America will be a less productive country if people don't work on a full time basis. Reduced productivity means America will be a poorer country. The CBO report said that Obamacare will cause a loss of work equal to 2 million full time jobs by 2017 and 2.5 million full time jobs by 2024. Consequently, America will be a less productive and poorer country.
As I said before most intentional actions in life are determined by a cost/benefit analysis. By keeping the number of covered workers below fifty it is possible for an employer to escape the employer mandate of the ACA. Another approach is to use a part time work force so that workers aren't covered employees.
You are going to have to start posting direct links to your posts about what you claim the CBO says, because you have so far been dramatically off the mark every time you have "cited" their numbers in the past.
What will the IPABs impact be on "end of life" medical care designed to extend life as much as possible?
Nothing.
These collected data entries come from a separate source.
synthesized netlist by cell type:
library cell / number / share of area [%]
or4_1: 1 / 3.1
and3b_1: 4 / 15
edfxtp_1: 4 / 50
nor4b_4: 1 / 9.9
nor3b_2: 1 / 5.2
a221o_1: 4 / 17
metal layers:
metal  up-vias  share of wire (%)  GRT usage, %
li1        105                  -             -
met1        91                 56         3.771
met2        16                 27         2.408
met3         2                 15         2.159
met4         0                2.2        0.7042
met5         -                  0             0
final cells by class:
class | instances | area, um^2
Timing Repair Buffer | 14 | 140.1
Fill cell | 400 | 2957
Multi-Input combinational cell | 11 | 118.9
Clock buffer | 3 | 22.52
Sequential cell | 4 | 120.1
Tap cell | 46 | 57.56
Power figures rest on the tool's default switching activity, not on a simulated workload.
--- ./run.sh ---
#!/bin/bash
# OpenROAD 26Q1-2900-gdf79404cd8, Yosys 0.63+post, stock flow scripts
make -C /OpenROAD-flow-scripts/flow DESIGN_CONFIG=/design/flow/config.mk WORK_HOME=/design/flow/orfs finish
--- ./config.mk ---
export PLATFORM = sky130hd
export DESIGN_NAME = timer
export DESIGN_NICKNAME = timer
export VERILOG_FILES = /design/flow/design.v
export SDC_FILE = /design/flow/constraint.sdc
export NUM_CORES = 4
export LEC_CHECK = 1
export CORE_AREA = 10 10 76 76
export DIE_AREA = 0 0 86 86
--- ./constraint.sdc ---
current_design timer

set clk_period 1.6
set clk_io_pct 0.2

create_clock -name clk0 -period $clk_period [get_ports {clk}]

set non_clock_inputs [all_inputs -no_clocks]
set_input_delay [expr $clk_period * $clk_io_pct] -clock clk0 $non_clock_inputs
set_output_delay [expr $clk_period * $clk_io_pct] -clock clk0 [all_outputs]
--- ./design.v ---
module flex_counter
#(
	parameter NUM_CNT_BITS = 4
)
(
	input logic clk,
	input logic n_rst,
	input logic clear,
	input logic count_enable,
	input logic [NUM_CNT_BITS - 1:0]rollover_val,
	output logic [NUM_CNT_BITS - 1:0]count_out,
	output logic rollover_flag
);
	logic [NUM_CNT_BITS - 1:0]next_count;
	logic next_rollover;
	always_comb begin
		next_count = count_out;
		next_rollover = rollover_flag;
		if(count_enable) begin
			if (count_out == (rollover_val - 1)) begin
				next_rollover = 1;
				next_count = count_out + 1;
			end 
			else if (count_out >= rollover_val) begin
				next_count = 1;
				next_rollover = 0;
			end
			else begin
				next_count = count_out + 1;
				next_rollover = 0;
			end
		end
		if(clear) begin
			next_rollover = 0;
			next_count = 0;
		end
	end
	always_ff @(posedge clk, negedge n_rst) begin
		if (n_rst == 1'b0) begin
			count_out <= 1'b0;
			rollover_flag <= 1'b0;
		end else begin
			count_out <= next_count;
			rollover_flag <= next_rollover;
		end
	end
endmodule
module timer(
    input logic clk,
    input logic n_rst,
    input logic enable_timer,
    output logic shift_strobe,
    output logic packet_done
);
flex_counter  a1(.clk(clk),.n_rst(n_rst),.count_enable(enable_timer),.clear(!enable_timer),.rollover_val(4'b1010),.count_out(),.rollover_flag(shift_strobe));
flex_counter  a2(.clk(clk),.n_rst(n_rst),.count_enable(shift_strobe),.clear(!enable_timer),.rollover_val(4'b1001),.count_out(),.rollover_flag(packet_done));
endmodule
==> summary.json <==
{
  "highest-signal-layer": {"value": "met3"},
  "track_usage": {"value": 2.95, "unit": "%"},
  "fin_tns_setup": {"value": 0, "unit": "ps"},
  "synth_stat.cells": {"value": 55},
  "post-synth-top-area-fraction": {"value": 43.3, "unit": "%"},
  "routed-wl-met2": {"value": 398, "unit": "um"},
  "pre_cts_setup_slack": {"value": 227, "unit": "ps"},
  "pin_count_of_the_biggest_net_entering_global_routing": {"value": 11},
  "final_min_period_over_clock_period": {"value": 86.2, "unit": "%"},
  "cell_type_contributing_the_most_total_cell_area_after_synthesis": {"value": "sky130_fd_sc_hd__dfrtp_1"},
  "fp.dieArea": {"value": 0.00740, "unit": "mm2"},
  "seq_area_frac_synth": {"value": 43.3, "unit": "%"},
  "count_of_flip_flops_with_a_built_in_enable_after_synthesis": {"value": 0},
  "finalClockSkew": {"value": 5.68, "unit": "ps"},
  "synthesis_area_per_yosys": {"value": 578, "unit": "um2"},
  "finalHoldViolations": {"value": 0},
  "io_buffers": {"value": 4},
  "tightestPinTransition": {"value": 457, "unit": "ps"},
  "drt_iter0_drc": {"value": 39},
  "synthesis.area": {"value": 578, "unit": "um2"},
  "cts-hold-fix-buffers": {"value": 0},
  "cts_buf_count": {"value": 3},
  "yosys_warnings": {"value": 1},
  "grt_first_pass_wirelength": {"value": 1770, "unit": "um"},
  "route.detailed.drc": {"value": 0},
  "clk-insertion-delay-late": {"value": 230, "unit": "ps"},
  "p_total": {"value": 786, "unit": "uW"},
  "antenna_left": {"value": 0},
  "std_cell_rows": {"value": 23},
  "finalMaxSlewViolations": {"value": 0},
  "maxClockFrequency": {"value": 725, "unit": "MHz"},
  "arrival_time_worst_endpoint": {"value": 1490, "unit": "ps"},
  "final_cell_area": {"value": 746, "unit": "um2"},
  "report.final.setup_viol": {"value": 0},
  "viasPerCell": {"value": 3.68},
  "status": {"value": "complete, no violations"},
  "cts_max_path_buffers": {"value": 2},
  "cts_tree": {"value": "yes"},
  "core_region_area": {"value": 0.00412, "unit": "mm2"},
  "dieHeight": {"value": 86, "unit": "um"},
  "worst_slack": {"value": 220, "unit": "ps"},
  "post_drt_wl_per_cell": {"value": 9.36, "unit": "um"},
  "antenna_diode_count": {"value": 0},
  "final_routed_wirelength_across_all_metal_layers": {"value": 1070, "unit": "um"},
  "worst_ir_drop_vdd": {"value": 0.000254, "unit": "V"},
  "setup.worst_path.start_class": {"value": "flop"},
  "first_global_vias": {"value": 374},
  "crit_path_max_fanout": {"value": 5},
  "netlist_top_cells_count": {"value": "sky130_fd_sc_hd__dfrtp_1, sky130_fd_sc_hd__ha_1, sky130_fd_sc_hd__inv_1"},
  "detailroute.wirelength.met3": {"value": 81, "unit": "um"},
  "routedLengthMet1": {"value": 587, "unit": "um"},
  "avgSynthCellArea": {"value": 10.5, "unit": "um2"},
  "postCtsResizedCells": {"value": 0},
  "floorplan.initialDensity": {"value": 14.0, "unit": "%"},
  "grt_antenna_before_repair": {"value": 0},
  "clk_pin_slew": {"value": 50, "unit": "ps"},
  "cts-htree-levels": {"value": 1},
  "dpl-instance-area": {"value": 691, "unit": "um2"},
  "warning_count": {"value": 30},
  "cts.repair_timing.setup_buffer_count": {"value": 0},
  "hp-class": {"value": "in2async"},
  "flop_cell": {"value": "sky130_fd_sc_hd__dfrtp_1"},
  "area_leaders": {"value": "sky130_fd_sc_hd__dfrtp_1, sky130_fd_sc_hd__ha_1, sky130_fd_sc_hd__o311ai_4"},
  "setup.worst_path.end_class": {"value": "flop"},
  "critPathKind": {"value": "reg2reg"},
  "synth_cell_types": {"value": 24},
  "finalWorstPathRequiredPeriod": {"value": 1380, "unit": "ps"},
  "tritoncts_sinks": {"value": 10},
  "asyncSetResetFlopFracSynth": {"value": 100, "unit": "%"},
  "number_of_max_cap_violations": {"value": 0},
  "cts-root-buf": {"value": "sky130_fd_sc_hd__clkbuf_8"},
  "slew_headroom": {"value": 69.4, "unit": "%"},
  "gp_routability_congestion": {"value": 0.768},
  "firstDrtPassIters": {"value": 4},
  "chipWidth": {"value": 86, "unit": "um"},
  "required": {"value": 1710, "unit": "ps"},
  "grt_setup_unrepaired": {"value": "false"},
  "power.density": {"value": 1050, "unit": "mW/mm2"},
  "flow.area_growth_from_synthesis": {"value": 29.0, "unit": "%"},
  "ios": {"value": 5},
  "dp.final_hpwl": {"value": 838, "unit": "um"},
  "drive_gt1_share": {"value": 14.1, "unit": "%"},
  "yosys_register_bits": {"value": 10},
  "overflow": {"value": 0},
  "netlist_instances": {"value": 55},
  "synth.most_common_cell": {"value": "sky130_fd_sc_hd__dfrtp_1"},
  "vias": {"value": 420},
  "power_leakage": {"value": 0.310, "unit": "nW"}
}
## routing by layer
metal / vias up / global-route usage, %
met5: - / 0
met4: 0 / 0.299
met3: 0 / 2.10
met2: 6 / 3.65
met1: 202 / 4.13
li1: 212 / -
Please show me any evidence to the contrary.
There is no crisis in health care. The majority of Americans were satisfied with their health care and health insurance.
What does that even mean? Lets see what report you are getting those numbers from?
That's the wrong question. The right question is how can health care be provided without empowering the federal bureaucracy and politicians.
Why is that the right question?
Why did so many Canadians come to the United States for medical care even though they had coverage under Canada's single payer system?
People like me will never accept Govt. control and empowerment. Thus, the ACA will always be the cause of dissension and strife in the US.
I favor letting each state adopt its own approach because one size doesn't fit all. I support cost cutting measures like tort reform, and permitting insurance companies to sell health insurance across state lines. I don't support cutting the quality of health care.
I would prefer no USA if there is an ACA. Seriously. I'm not good with Big Govt. and tens of millions like me will never accept it. The ACA will continue to be a source of estrangement, hatred, and alienation.
The number of people who come to the US for healthcare is a very very small portion of the population in Canada. Far smaller than the number of US citizens who travel outside of the US to get affordable healthcare in other countries.
You being a **** about it isn't really a reason not to reform healthcare.
How does one fund the ACA's annual deficit? Borrowing? But Social Security and Medicare are already going broke as the Baby Boom generation moves into retirement and lives for a very long time. The debt service on the national debt is going to skyrocket...especially when America's ability to borrow is constrained due to the loss of low interest rates derived from the role of the dollar as the world's reserve currency.
Again, the fact that it costs money isn't a reason not to implement it. Any plan is going to be expensive.
My aunt Kay from Edmonton died from cancer while waiting for her turn for surgery and treatment. That is an instance of reduced health care quality.
That is obviously sad, but there are countless stories of the exact same thing happening in the US because people didn't have enough money or the right insurance. Anecdotes are not good evidence of anything.